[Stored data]
* * * * * * * * *

===== src/rtl/mem_port_arbiter.sv =====
// mem_port_arbiter
// Shares the single unified memory port between instruction fetch and the
// mem-stage data path of the 5-stage core. One access is outstanding at a
// time; the data path wins ties because it belongs to the older instruction.
// A wait-cycle watchdog force-completes accesses that are never acknowledged.
//
// Ports
//   clk, rst          core clock, synchronous active-high reset
//   if_req_i/addr_i   fetch request (level) and pc
//   flush_i           discard the in-flight fetch result
//   if_inst_o/done_o  fetched instruction and 1-cycle completion pulse
//   dm_*_i            data request (level), we, address, byte enables, wdata
//   dm_rdata_o/done_o load data and 1-cycle completion pulse
//   ram_*_o           registered memory port (ce, we, addr, sel, wdata)
//   ram_data_i/ack_i  memory read data and completion
//   stall_o           {wb,mem,ex,id,if,pc} stall vector, bit0 = pc
//   bus_err_o         1-cycle pulse when the watchdog expires
module mem_port_arbiter #(
  parameter int TIMEOUT = 16,
  parameter int CNT_W   = 5
) (
  input  logic        clk,
  input  logic        rst,
  input  logic        if_req_i,
  input  logic [31:0] if_addr_i,
  input  logic        flush_i,
  output logic [31:0] if_inst_o,
  output logic        if_done_o,
  input  logic        dm_req_i,
  input  logic        dm_we_i,
  input  logic [31:0] dm_addr_i,
  input  logic [3:0]  dm_sel_i,
  input  logic [31:0] dm_wdata_i,
  output logic [31:0] dm_rdata_o,
  output logic        dm_done_o,
  output logic        ram_ce_o,
  output logic        ram_we_o,
  output logic [31:0] ram_addr_o,
  output logic [3:0]  ram_sel_o,
  output logic [31:0] ram_wdata_o,
  input  logic [31:0] ram_data_i,
  input  logic        ram_ack_i,
  output logic [5:0]  stall_o,
  output logic        bus_err_o
);

  typedef enum logic [1:0] {
    IDLE    = 2'd0,
    IF_WAIT = 2'd1,
    DM_WAIT = 2'd2
  } state_t;

  localparam bit             WDOG_EN  = (TIMEOUT != 0);
  localparam logic [CNT_W-1:0] LAST_CNT = CNT_W'((TIMEOUT == 0) ? 0 : TIMEOUT - 1);

  state_t           state_q;
  state_t           state_d;
  logic [CNT_W-1:0] cnt_q;
  logic             discard_q;

  logic in_wait;
  logic ack;
  logic expired;
  logic finish;
  logic fetch_fin;
  logic data_fin;

  // An ack only counts while the strobe is up, so a late ack after reset or
  // after completion is ignored. The ack beats the watchdog in a tie.
  assign in_wait   = (state_q != IDLE);
  assign ack       = ram_ce_o & ram_ack_i;
  assign expired   = WDOG_EN & in_wait & ~ram_ack_i & (cnt_q == LAST_CNT);
  assign finish    = ack | expired;
  assign fetch_fin = (state_q == IF_WAIT) & finish;
  assign data_fin  = (state_q == DM_WAIT) & finish;

  // State register
  always_ff @(posedge clk) begin
    if (rst) begin
      state_q <= IDLE;
    end else begin
      state_q <= state_d;
    end
  end

  // Next-state logic
  always_comb begin
    state_d = state_q;
    case (state_q)
      IDLE: begin
        if (dm_req_i) begin
          state_d = DM_WAIT;
        end else if (if_req_i) begin
          state_d = IF_WAIT;
        end
      end
      IF_WAIT, DM_WAIT: begin
        if (finish) begin
          state_d = IDLE;
        end
      end
      default: state_d = IDLE;
    endcase
  end

  // Outputs: completion data is passed straight through from the RAM
  always_comb begin
    if_done_o  = fetch_fin & ~discard_q & ~flush_i;
    if_inst_o  = (if_done_o && ack) ? ram_data_i : 32'h0;
    dm_done_o  = data_fin;
    dm_rdata_o = (data_fin && ack) ? ram_data_i : 32'h0;
    bus_err_o  = expired;
    // A pending data access freezes everything up to mem; otherwise a pending
    // fetch holds pc and if_id. A flushed fetch no longer holds the front end.
    if (dm_req_i && !data_fin) begin
      stall_o = 6'b011111;
    end else if (if_req_i && !fetch_fin && !flush_i && !discard_q) begin
      stall_o = 6'b000011;
    end else begin
      stall_o = 6'b000000;
    end
  end

  // Memory port registers: loaded on issue, held while waiting, cleared on
  // completion so the port is quiet whenever no access is outstanding.
  always_ff @(posedge clk) begin
    if (rst) begin
      ram_ce_o    <= 1'b0;
      ram_we_o    <= 1'b0;
      ram_addr_o  <= 32'h0;
      ram_sel_o   <= 4'h0;
      ram_wdata_o <= 32'h0;
    end else if (state_q == IDLE) begin
      if (dm_req_i) begin
        ram_ce_o    <= 1'b1;
        ram_we_o    <= dm_we_i;
        ram_addr_o  <= dm_addr_i;
        ram_sel_o   <= dm_sel_i;
        ram_wdata_o <= dm_wdata_i;
      end else if (if_req_i) begin
        ram_ce_o    <= 1'b1;
        ram_we_o    <= 1'b0;
        ram_addr_o  <= if_addr_i;
        ram_sel_o   <= 4'b1111;
        ram_wdata_o <= 32'h0;
      end else begin
        ram_ce_o    <= 1'b0;
        ram_we_o    <= 1'b0;
        ram_addr_o  <= 32'h0;
        ram_sel_o   <= 4'h0;
        ram_wdata_o <= 32'h0;
      end
    end else if (finish) begin
      ram_ce_o    <= 1'b0;
      ram_we_o    <= 1'b0;
      ram_addr_o  <= 32'h0;
      ram_sel_o   <= 4'h0;
      ram_wdata_o <= 32'h0;
    end
  end

  // Watchdog counter counts unacknowledged wait cycles of the current access
  always_ff @(posedge clk) begin
    if (rst || !in_wait || finish) begin
      cnt_q <= '0;
    end else begin
      cnt_q <= cnt_q + CNT_W'(1);
    end
  end

  // Discard flag: a flush seen while the fetch is launching or waiting
  // suppresses its completion pulse; cleared once back in IDLE.
  always_ff @(posedge clk) begin
    if (rst) begin
      discard_q <= 1'b0;
    end else begin
      case (state_q)
        IDLE:    discard_q <= ~dm_req_i & if_req_i & flush_i;
        IF_WAIT: discard_q <= finish ? 1'b0 : (discard_q | flush_i);
        default: discard_q <= 1'b0;
      endcase
    end
  end

endmodule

* * * * * * * * *

### PROMPT
Write out the records exactly, starting at the first line and stopping after the line that contains "instruction and 1-cycle completion pulse".

### RESPONSE TO THE EXERCISE
===== src/rtl/mem_port_arbiter.sv =====
// mem_port_arbiter
// Shares the single unified memory port between instruction fetch and the
// mem-stage data path of the 5-stage core. One access is outstanding at a
// time; the data path wins ties because it belongs to the older instruction.
// A wait-cycle watchdog force-completes accesses that are never acknowledged.
//
// Ports
//   clk, rst          core clock, synchronous active-high reset
//   if_req_i/addr_i   fetch request (level) and pc
//   flush_i           discard the in-flight fetch result
//   if_inst_o/done_o  fetched instruction and 1-cycle completion pulse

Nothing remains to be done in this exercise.